Se puso en pie y llamó a su ayudante de cámara.
Capítulo 4
Lady Amanda y el marqués decidieron montar campo a través hasta la residencia de los Grafton. Hacía un día primaveral, brillante y soleado, una ligera brisa atenuaba el calor reinante. Sus caballos, ansiosos por correr, brincaban y corveteaban, y una vez llegaron a las afueras del pueblo, los jinetes permitieron que sus cabalgaduras estiraran las patas y galoparan al máximo de su potencia. Amanda era una estupenda amazona, Julius había nacido para montar a caballo, y ambos saltaron el primer seto con tanta suavidad que no tembló ni siquiera una rama. Mientras galopaban a toda carrera por los verdes campos durante varias millas al oeste, se entregaron al puro deleite de la velocidad, tanto ellos como los purasangres que montaban. Aquellos poderosos caballos volaban sobre las vallas con facilidad, salvando sin esfuerzo incluso los obstáculos más altos.

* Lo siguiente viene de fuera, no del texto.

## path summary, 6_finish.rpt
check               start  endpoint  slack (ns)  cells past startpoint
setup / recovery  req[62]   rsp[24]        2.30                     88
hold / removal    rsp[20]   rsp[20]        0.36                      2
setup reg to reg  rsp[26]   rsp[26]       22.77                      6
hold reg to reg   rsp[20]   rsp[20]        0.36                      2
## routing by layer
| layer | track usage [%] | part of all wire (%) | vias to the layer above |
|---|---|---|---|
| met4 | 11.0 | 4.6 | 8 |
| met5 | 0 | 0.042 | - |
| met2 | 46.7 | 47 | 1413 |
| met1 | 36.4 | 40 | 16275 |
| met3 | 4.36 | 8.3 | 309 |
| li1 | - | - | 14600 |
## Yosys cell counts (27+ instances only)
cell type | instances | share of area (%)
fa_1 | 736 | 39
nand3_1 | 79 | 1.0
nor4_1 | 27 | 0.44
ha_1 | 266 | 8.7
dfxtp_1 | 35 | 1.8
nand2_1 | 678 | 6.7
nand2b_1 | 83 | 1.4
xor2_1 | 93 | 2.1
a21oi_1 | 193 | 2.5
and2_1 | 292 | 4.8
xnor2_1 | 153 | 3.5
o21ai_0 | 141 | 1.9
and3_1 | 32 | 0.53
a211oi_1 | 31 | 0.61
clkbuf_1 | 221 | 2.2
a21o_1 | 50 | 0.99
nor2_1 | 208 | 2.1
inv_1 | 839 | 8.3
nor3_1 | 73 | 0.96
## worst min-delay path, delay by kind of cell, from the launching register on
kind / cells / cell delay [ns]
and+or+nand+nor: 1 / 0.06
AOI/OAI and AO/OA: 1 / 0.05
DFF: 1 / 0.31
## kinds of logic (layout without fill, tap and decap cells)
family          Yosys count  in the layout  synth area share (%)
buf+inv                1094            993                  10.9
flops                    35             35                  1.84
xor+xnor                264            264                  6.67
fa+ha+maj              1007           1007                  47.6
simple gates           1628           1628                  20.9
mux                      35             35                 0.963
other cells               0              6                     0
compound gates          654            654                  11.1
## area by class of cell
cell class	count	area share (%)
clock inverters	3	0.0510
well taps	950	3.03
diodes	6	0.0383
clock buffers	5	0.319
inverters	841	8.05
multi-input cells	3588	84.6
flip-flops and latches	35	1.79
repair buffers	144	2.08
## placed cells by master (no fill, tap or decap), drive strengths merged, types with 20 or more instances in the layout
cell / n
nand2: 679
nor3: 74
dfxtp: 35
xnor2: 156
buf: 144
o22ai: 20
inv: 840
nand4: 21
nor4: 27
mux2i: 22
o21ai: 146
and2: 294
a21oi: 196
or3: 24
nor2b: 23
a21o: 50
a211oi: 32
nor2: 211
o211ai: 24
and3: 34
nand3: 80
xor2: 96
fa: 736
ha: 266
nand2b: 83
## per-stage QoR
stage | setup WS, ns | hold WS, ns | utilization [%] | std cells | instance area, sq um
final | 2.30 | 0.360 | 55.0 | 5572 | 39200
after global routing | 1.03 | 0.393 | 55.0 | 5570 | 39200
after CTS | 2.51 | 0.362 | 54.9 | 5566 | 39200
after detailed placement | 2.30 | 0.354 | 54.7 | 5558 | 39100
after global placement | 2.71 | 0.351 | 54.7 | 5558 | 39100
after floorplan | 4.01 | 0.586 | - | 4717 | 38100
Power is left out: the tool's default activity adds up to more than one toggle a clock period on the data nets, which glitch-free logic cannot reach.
**config.mk**
```make
export PLATFORM = sky130hd
export DESIGN_NAME = cmd_status_regs
export DESIGN_NICKNAME = d
export VERILOG_FILES = /design/src/pkg/cmd_regs_pkg.sv /design/src/rtl/cmd_reg8.sv /design/src/rtl/cmd_status_regs.sv
export SDC_FILE = /design/constraint.sdc
export NUM_CORES = 1
export LEC_CHECK = 0
export BUFFER_PORTS_ARGS = -buffer_cell sky130_fd_sc_hd__buf_2
export CORE_MARGIN = 2
export CORE_UTILIZATION = 36
export DETAILED_ROUTE_END_ITERATION = 12
export GPL_TIMING_DRIVEN = 1
export PLACE_DENSITY_LB_ADDON = 0.08
export SLEW_MARGIN = 20
export SYNTH_ARGS = -nofsm -noshare
export SYNTH_HDL_FRONTEND = slang
export SYNTH_SLANG_ARGS = --single-unit
```
**constraint.sdc**
```tcl
create_clock -name clk_sys -period 0.9 [get_ports clk_sys]
set_input_delay 0.18 -clock clk_sys [delete_from_list [all_inputs] [get_ports clk_sys]]
set_output_delay 0.18 -clock clk_sys [all_outputs]
set_load 0.1 [all_outputs]
```
**src/pkg/cmd_regs_pkg.sv**
```systemverilog
// Package for the codec command and status register bank.
// Assumes an 8-bit host bus with four address lines.
`default_nettype none
package cmd_regs_pkg;
  localparam int DATA_W = 8;
  localparam int ADDR_W = 4;
  // Register addresses
  localparam logic [3:0] ADDR_INT_ENABLE = 4'h0;
  localparam logic [3:0] ADDR_STATUS = 4'h1;
  localparam logic [3:0] ADDR_OP_MODE = 4'h2;
  localparam logic [3:0] ADDR_CODING_METHOD = 4'h3;
  localparam logic [3:0] ADDR_LINE_PIXELS = 4'h4;
  localparam logic [3:0] ADDR_LINE_MEMORY = 4'h5;
  localparam logic [3:0] ADDR_SOFT_RESET = 4'h6;
  localparam logic [3:0] ADDR_OUT_FORMAT = 4'h8;
  // Field positions
  localparam int BIT_LINE_DONE = 0;
  localparam int BIT_CODE_DONE = 1;
  localparam int BIT_REC_READY = 2;
  localparam int BIT_IMG_READY = 3;
  localparam int BIT_SOFT_RESET = 0;
  localparam int BIT_TWO_DIM = 0;
  localparam int STATUS_FLAGS = 4;
  // Reset values
  localparam logic [7:0] RESET_CMD = 8'h00;
  // Host bus strobes carried together
  typedef struct packed {
    logic cs;
    logic rd;
    logic wr;
    logic [3:0] addr;
  } host_bus_type;
  // Flags from the coding engine
  typedef struct packed {
    logic img_ready;
    logic rec_ready;
    logic code_done;
    logic line_done;
  } status_in_type;
endpackage
`default_nettype wire

```
**src/rtl/cmd_reg8.sv**
```systemverilog
// One 8-bit write-only command register.
// Assumes a write enable synchronous to clk_sys; it may stay high for several cycles.
`timescale 1ns/1ns
`default_nettype none
module cmd_reg8
  import cmd_regs_pkg::*;
#(
  parameter logic [7:0] RESET_VALUE = RESET_CMD
) (
  input wire logic clk_sys,
  input wire logic reset_n,
  input wire logic wr_en,
  input wire logic [7:0] wr_data,
  output logic [7:0] value_r
);
  logic [7:0] value_nxt;

  // Take the host byte on a write
  always_comb begin
    value_nxt = wr_en ? wr_data : value_r;
  end

  // Defined reset value
  always_ff @(posedge clk_sys or negedge reset_n) begin
    if (!reset_n) begin
      value_r <= RESET_VALUE;
    end else begin
      value_r <= value_nxt;
    end
  end
endmodule
`default_nettype wire

```
**src/rtl/cmd_status_regs.sv**
```systemverilog
// Host-visible command and status register bank of the fax codec.
// Assumes host strobes are active-high pulses already synchronous to clk_sys.
// Registers are reached only through the host pins; there is no other bus.
`timescale 1ns/1ns
`default_nettype none
// Contract
// - Each register decoded at its fixed address
// - All registers take defined reset values
// - Soft reset bit holds controller in reset
// - One interrupt enable bit per source
// - Status bits zero and one report completion
// - Status bits two and three report ready
// - Coding bit selects one or two dimensional
// - Pixel register sets count and reduction
// - Format register configures recorder output data
// - Drive interrupt request toward host
// - Eight-bit data bus, driven only on reads
module cmd_status_regs
  import cmd_regs_pkg::*;
(
  input wire logic clk_sys,
  input wire logic reset_n,
  input wire host_bus_type host_bus,
  input wire logic [7:0] host_data_in,
  output logic [7:0] host_data_out,
  output logic host_data_oe,
  input wire status_in_type status_in,
  output logic int_req,
  output logic ctrl_reset,
  output logic two_dim_coding,
  output logic [7:0] op_mode,
  output logic [7:0] line_pixels,
  output logic [7:0] line_memory,
  output logic [7:0] out_format
);
  // Command register contents; only the documented low bits steer anything
  logic [7:0] int_enable_r;
  logic [7:0] soft_reset_r;
  logic [7:0] coding_r;
  // Read byte register and its next value
  logic [7:0] rd_data_r;
  logic [7:0] rd_data_nxt;
  // Engine flags gathered in status bit order
  logic [STATUS_FLAGS-1:0] flags;
  // Host strobes qualified by chip select
  logic wr_stb;
  logic rd_stb;
  // One write select per command register
  logic wr_int_enable;
  logic wr_op_mode;
  logic wr_coding;
  logic wr_line_pixels;
  logic wr_line_memory;
  logic wr_soft_reset;
  logic wr_out_format;
  // High while the address lines point at the status register
  logic rd_status;

  // Strobes qualified by chip select; host keeps to the pin protocol
  assign wr_stb = host_bus.cs && host_bus.wr;
  assign rd_stb = host_bus.cs && host_bus.rd;

  // Write address decode. A held write strobe rewrites the same byte on each
  // edge, which is harmless because the host holds the data lines with it.
  always_comb begin
    wr_int_enable = 1'b0;
    wr_op_mode = 1'b0;
    wr_coding = 1'b0;
    wr_line_pixels = 1'b0;
    wr_line_memory = 1'b0;
    wr_soft_reset = 1'b0;
    wr_out_format = 1'b0;
    if (wr_stb) begin
      case (host_bus.addr)
        ADDR_INT_ENABLE: wr_int_enable = 1'b1;
        ADDR_OP_MODE: wr_op_mode = 1'b1;
        ADDR_CODING_METHOD: wr_coding = 1'b1;
        ADDR_LINE_PIXELS: wr_line_pixels = 1'b1;
        ADDR_LINE_MEMORY: wr_line_memory = 1'b1;
        ADDR_SOFT_RESET: wr_soft_reset = 1'b1;
        ADDR_OUT_FORMAT: wr_out_format = 1'b1;
        default: begin
          // Status address and holes take no write
        end
      endcase
    end
  end

  // Read address decode: only the status address returns data
  always_comb begin
    rd_status = 1'b0;
    case (host_bus.addr)
      ADDR_STATUS: rd_status = 1'b1;
      default: rd_status = 1'b0;
    endcase
  end

  // Interrupt enables, bit n gating status flag n
  cmd_reg8 #(
    .RESET_VALUE(RESET_CMD)
  ) u_int_enable (
    .clk_sys(clk_sys),
    .reset_n(reset_n),
    .wr_en(wr_int_enable),
    .wr_data(host_data_in),
    .value_r(int_enable_r)
  );

  // Operating mode byte, passed to the engine as written
  cmd_reg8 #(
    .RESET_VALUE(RESET_CMD)
  ) u_op_mode (
    .clk_sys(clk_sys),
    .reset_n(reset_n),
    .wr_en(wr_op_mode),
    .wr_data(host_data_in),
    .value_r(op_mode)
  );

  // Coding method byte; bit 0 picks two-dimensional coding
  cmd_reg8 #(
    .RESET_VALUE(RESET_CMD)
  ) u_coding (
    .clk_sys(clk_sys),
    .reset_n(reset_n),
    .wr_en(wr_coding),
    .wr_data(host_data_in),
    .value_r(coding_r)
  );

  // Pixel count and reduction ratio for the input line memory
  cmd_reg8 #(
    .RESET_VALUE(RESET_CMD)
  ) u_line_pixels (
    .clk_sys(clk_sys),
    .reset_n(reset_n),
    .wr_en(wr_line_pixels),
    .wr_data(host_data_in),
    .value_r(line_pixels)
  );

  // Line memory allocation for the engine
  cmd_reg8 #(
    .RESET_VALUE(RESET_CMD)
  ) u_line_memory (
    .clk_sys(clk_sys),
    .reset_n(reset_n),
    .wr_en(wr_line_memory),
    .wr_data(host_data_in),
    .value_r(line_memory)
  );

  // Soft reset byte; bit 0 holds the controller in reset
  cmd_reg8 #(
    .RESET_VALUE(RESET_CMD)
  ) u_soft_reset (
    .clk_sys(clk_sys),
    .reset_n(reset_n),
    .wr_en(wr_soft_reset),
    .wr_data(host_data_in),
    .value_r(soft_reset_r)
  );

  // Recorder output format byte
  cmd_reg8 #(
    .RESET_VALUE(RESET_CMD)
  ) u_out_format (
    .clk_sys(clk_sys),
    .reset_n(reset_n),
    .wr_en(wr_out_format),
    .wr_data(host_data_in),
    .value_r(out_format)
  );

  // Controller stays in reset until the host writes the bit back to 0
  assign ctrl_reset = soft_reset_r[BIT_SOFT_RESET];

  // Coding method select toward the engine
  assign two_dim_coding = coding_r[BIT_TWO_DIM];

  // Live status flags from the engine, each at its own bit position
  assign flags[BIT_LINE_DONE] = status_in.line_done;
  assign flags[BIT_CODE_DONE] = status_in.code_done;
  assign flags[BIT_REC_READY] = status_in.rec_ready;
  assign flags[BIT_IMG_READY] = status_in.img_ready;

  // Interrupt is the OR of enabled flags. No latching: the engine holds each
  // flag until serviced, so a source that only pulses would be missed here.
  assign int_req = |(flags & int_enable_r[STATUS_FLAGS-1:0]);

  // Read mux: only the status address returns data, upper bits read zero.
  // The byte is resampled on every read edge, so a held strobe tracks live flags.
  always_comb begin
    rd_data_nxt = rd_data_r;
    if (rd_stb) begin
      if (rd_status) begin
        rd_data_nxt = {4'h0, flags};
      end else begin
        rd_data_nxt = 8'h00;
      end
    end
  end

  // Read data held in a register so the bus sees a settled byte; it keeps
  // its value between reads, so the data lines never move while idle
  always_ff @(posedge clk_sys or negedge reset_n) begin
    if (!reset_n) begin
      rd_data_r <= 8'h00;
    end else begin
      rd_data_r <= rd_data_nxt;
    end
  end

  // Registered read byte toward the data lines
  assign host_data_out = rd_data_r;

  // Drive the bus only during a read strobe; drops with chip select
  assign host_data_oe = rd_stb;
endmodule
`default_nettype wire

```
==> results.rst <==
.. list-table::
   :header-rows: 1

   * - Metric
     - Value
   * - Status
     - finished, violations left
   * - Failing checks
     - setup timing
   * - Chip height
     - 72.2 µm
   * - TritonCTS clock tree
     - yes
   * - Port buffer count
     - 60
   * - Total area of sequential cells
     - 0.00111 mm²
   * - Distinct cell type count of the synthesized netlist
     - 20
   * - Post-layout power
     - 8430 µW
   * - Cell area after synthesis
     - 0.00168 mm²
   * - Crit path max-delay family
     - flip-flops
   * - Final Instance Count excl. Fillers
     - 250
   * - Number of antenna violations at the first check in global routing
     - 0
   * - Main combinational cell family by area after synthesis
     - multiplexers
   * - Capturing element type of the critical path
     - primary output
   * - HPWL after detailed placement
     - 3.05 mm
   * - Unrepaired setup endpoints after global routing
     - true
   * - Root Buffer Master
     - sky130_fd_sc_hd__clkbuf_8
   * - First-pass detailed-route iteration total
     - 4
   * - Maximum number of pins on one net before global-route repair
     - 43
   * - Crit Path Class
     - reg -> out
   * - Adder and majority gate portion of the synthesized area
     - 0%
   * - Antenna-violating nets left
     - 0
   * - Max VDD drop
     - 1.57 mV
   * - Via count normalized by instance count
     - 5.00
   * - Worst slack on hold paths
     - 0.137 ns
   * - MaxCap Viol Count
     - 0
   * - Cells after Synth
     - 109
   * - Power per unit of standard cell area
     - 2610 mW/mm²
   * - Critical path startpoint category
     - flip-flop
   * - Fraction of the yosys area taken by sequential cells
     - 62.7%
   * - Drt drc
     - 0
   * - Routed wire per std cell
     - 17.8 µm
   * - Wire length of the first global-routing pass
     - 7.32 mm
   * - Time the worst path needs with I/O delays and setup
     - 1.31 ns
   * - Largest fanout on the critical path
     - 2
   * - Static Leakage
     - 0.00146 µW
   * - Hold crit path type
     - in -> reg
   * - Footprint of the multi-input gates
     - 781 µm²
   * - Highest achievable clock rate
     - 761 MHz
   * - Total vias in the final route
     - 1250
   * - Clock transition at the register clock pins on the worst setup and hold paths after CTS
     - 0.08 ns
   * - Net count reported at finish
     - 218
   * - Multiplexer share of the synthesized area
     - 25.5%
   * - Syn. warnings
     - 0
   * - Initial core utilization
     - 38.0%
   * - Sink count of the clock tree
     - 42
   * - Placed insts
     - 235
   * - Max Buffers Root-to-Sink
     - 2
   * - I/O pin count
     - 65
   * - Synthesized-area fraction occupied by xor and xnor cells
     - 0%
   * - Synthesized area per cell
     - 15.4 µm²
   * - Number of endpoints failing setup at the final stage
     - 77
   * - Data arrival time at the worst-slack endpoint
     - 1.13 ns
   * - WP buf/inv
     - 1
   * - Fraction of layout cells with a size suffix above 1
     - 90.4%
   * - Number of global-route vias before repair
     - 1377
   * - Required arrival time at the worst endpoint
     - 0.72 ns
   * - Post-Route WL
     - 4.46 mm
   * - Clock insertion delay at the later pin of the skew report
     - 0.29 ns
   * - Minimum setup slack in the final design
     - -0.415 ns
   * - Overflow after GRT
     - 0
   * - Post-Place Worst Slack
     - -0.621 ns
   * - Std-Cell Rows
     - 24
   * - Gpl congestion
     - 0.920
   * - Simple-gate share of the synthesized area
     - 6.27%
   * - Count of antenna diodes in the layout
     - 0
   * - Share of the cycle needed by the critical path after routing
     - 146%
   * - Chain of cells forming the critical path
     - a22oi_2 > nand2_4 > buf_12
   * - Synthesized-area fraction occupied by ao, oa, aoi and oai cells
     - 2.99%
   * - Yosys reg bits
     - 42
   * - Floorplan Core Area
     - 0.00441 mm²
   * - Hold violation count in the final report
     - 0
   * - TritonCTS buffer count
     - 5
   * - Max-slew violation count
     - 0
   * - Final clock skew
     - 0 ns
   * - Total number of H-tree levels
     - 2
   * - Highest cell delay on the worst timing path
     - 0.39 ns
   * - Cell with the largest stage delay on the worst path
     - sky130_fd_sc_hd__dfrtp_1
   * - Number of fillers in the final layout
     - 289
   * - Area growth from synthesis to layout
     - 92.7%
   * - Die width
     - 72.2 µm
   * - GR Util All Layers
     - 18.7%
   * - Iteration-0 DRC Markers
     - 74
   * - Full die area
     - 0.00522 mm²
-- state kept, by name, summed over array words and instances (netlist names) --
signal and cells:
u_out_format.value_r 8, u_int_enable.value_r 4, u_line_pixels.value_r 8, u_op_mode.value_r 8, u_soft_reset.value_r 1, u_line_memory.value_r 8, host_data_out 4, u_coding.value_r 1
-- report_power, final --
part | switching [µW] | internal, µW | leakage (µW) | total (µW)
Clock | 616 | 549 | 0.0000385 | 1160
Combinational | 2870 | 1730 | 0.000937 | 4600
Sequential | 367 | 2300 | 0.000489 | 2660
Total | 3850 | 4580 | 0.00146 | 8430
-- worst register-to-register path, cell delays in order, from the launching register on --
cell	delay [ns]
sky130_fd_sc_hd__dfrtp_2	0.43
sky130_fd_sc_hd__buf_4	0.14
sky130_fd_sc_hd__mux2_4	0.25
-- routing by layer --
layer  track usage [%]  vias up  share of wire [%]
met2              30.7       54                 49
met1              24.1      628                 41
met4              5.66        0                2.1
li1                  -      560                  -
met5                 0        -                  0
met3              5.56        8                7.8
-- worst paths after layout --
check	from	to	slack, ns	cells after the start
setup / recovery	u_int_enable.value_r[1]$_DFFE_PN0P_	int_req	-0.41	3
hold / removal	status_in[3]	host_data_out[3]$_DFFE_PN0P_	0.14	2
setup reg to reg	u_line_pixels.value_r[0]$_DFFE_PN0P_	u_line_pixels.value_r[0]$_DFFE_PN0P_	-0.02	2
hold reg to reg	u_int_enable.value_r[2]$_DFFE_PN0P_	u_int_enable.value_r[2]$_DFFE_PN0P_	0.54	1
max in group asynchronous	reset_n	host_data_out[3]$_DFFE_PN0P_	0.28	3
min in group asynchronous	reset_n	u_op_mode.value_r[1]$_DFFE_PN0P_	0.39	3
-- cell families (layout without fill, tap and decap cells) --
group	Yosys count	count (layout)
multiplexers	38	38
other	1	4
AO/OA/AOI/OAI	6	6
flip-flops	42	42
buffers and inverters	6	92
AND/OR/NAND/NOR	16	16
-- stage by stage --
stage          cell area (µm²)  setup TNS [ns]  util, %
6_report                  3230          -12.40     73.2
3_3_place_gp              2880          -17.72     65.1
4_1_cts                   3190          -12.33     72.3
2_1_floorplan             1830           -9.73        -
5_1_grt                   3230          -14.15     73.2
3_5_place_dp              2880          -18.73     65.1
-- layout make-up --
| cell class | instances | area share, % |
|---|---|---|
| repair buffers | 83 | 36.5 |
| flip-flops and latches | 42 | 34.5 |
| multi-input cells | 64 | 24.2 |
| clock buffers | 7 | 2.36 |
| well taps | 52 | 2.01 |
| clock inverters | 1 | 0.232 |
| inverters | 1 | 0.232 |
-- cell usage after synthesis --
cell type / number / area [µm²]
sky130_fd_sc_hd__buf_4: 4 / 30.0
sky130_fd_sc_hd__dfrtp_1: 42 / 1050
sky130_fd_sc_hd__buf_2: 1 / 5.00
sky130_fd_sc_hd__and4bb_2: 1 / 12.5
sky130_fd_sc_hd__nor4b_1: 1 / 8.76
sky130_fd_sc_hd__nand2b_1: 1 / 6.26
sky130_fd_sc_hd__nor2_1: 1 / 3.75
sky130_fd_sc_hd__nand3_1: 1 / 5.00
sky130_fd_sc_hd__a22oi_1: 2 / 15.0
sky130_fd_sc_hd__conb_1: 1 / 3.75
sky130_fd_sc_hd__or3b_1: 1 / 8.76
sky130_fd_sc_hd__a22o_1: 4 / 35.0
sky130_fd_sc_hd__nor3b_1: 1 / 7.51
sky130_fd_sc_hd__nor4_1: 1 / 6.26
sky130_fd_sc_hd__nand2_1: 5 / 18.8
sky130_fd_sc_hd__nand3b_1: 1 / 7.51
sky130_fd_sc_hd__inv_1: 1 / 3.75
sky130_fd_sc_hd__and2b_1: 1 / 7.51
sky130_fd_sc_hd__mux2_2: 38 / 428
sky130_fd_sc_hd__nor4_2: 1 / 12.5
-- repair_timing --
action	CTS	global route
hold endpoints to repair	42	0
pin swaps	5	5
buffers inserted	5	3
hold buffers	1	0
gates resized for setup	47	9
endpoints found under the setup margin	78	78
gates cloned	0	0
-- cells in the final DEF, fill, tap and decap left out, types with 2 or more instances in the layout --
cell,instances
sky130_fd_sc_hd__dfrtp_2,32
sky130_fd_sc_hd__buf_6,15
sky130_fd_sc_hd__dfrtp_1,4
sky130_fd_sc_hd__buf_4,8
sky130_fd_sc_hd__clkinvlp_4,2
sky130_fd_sc_hd__clkbuf_8,5
sky130_fd_sc_hd__dfrtp_4,6
sky130_fd_sc_hd__buf_8,3
sky130_fd_sc_hd__a22o_1,4
sky130_fd_sc_hd__a22oi_2,2
sky130_fd_sc_hd__clkbuf_1,2
sky130_fd_sc_hd__nand2_4,3
sky130_fd_sc_hd__mux2_2,16
sky130_fd_sc_hd__mux2_4,22
sky130_fd_sc_hd__buf_12,41
sky130_fd_sc_hd__buf_2,15
sky130_fd_sc_hd__conb_1,4
(Power assumes the default switching activity.)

Cuando se aproximaban a su destino, Amanda fustigó a su caballo y gritó:
– ¡Te echo una carrera hasta la verja!
El semental de Darley estaba familiarizado con las voces de mando -con un purasangre árabe no se empleaban ni fustas ni espuelas- y el lustroso bayo resopló con los ollares totalmente abiertos y se lanzó a la carrera. El poderoso caballo sobrepasó la montura de Amanda, pero disminuyó la velocidad ante una suave orden de Julius para que siguiera el ritmo del pequeño rucio.
Amanda, entre risas y con sus rizos de ébano alborotados por el viento, lanzó una mirada a Darley, mientras se precipitaba a toda prisa por el camino de entrada de los Grafton; su caballo les había dejado ganar sólo por una nariz.
– No pensaba que ibas a dejarme ganar.
– ¿Es que no lo hago siempre? -sonrió Darley.
El sombrero de Amanda estaba ladeado, su sonrisa era alegre.
– No estaba segura en esta ocasión.
– Quería comprobar lo que podía hacer tu rucio. Los corredores de apuestas te habrían pagado por tu victoria. No estuvo tan reñido.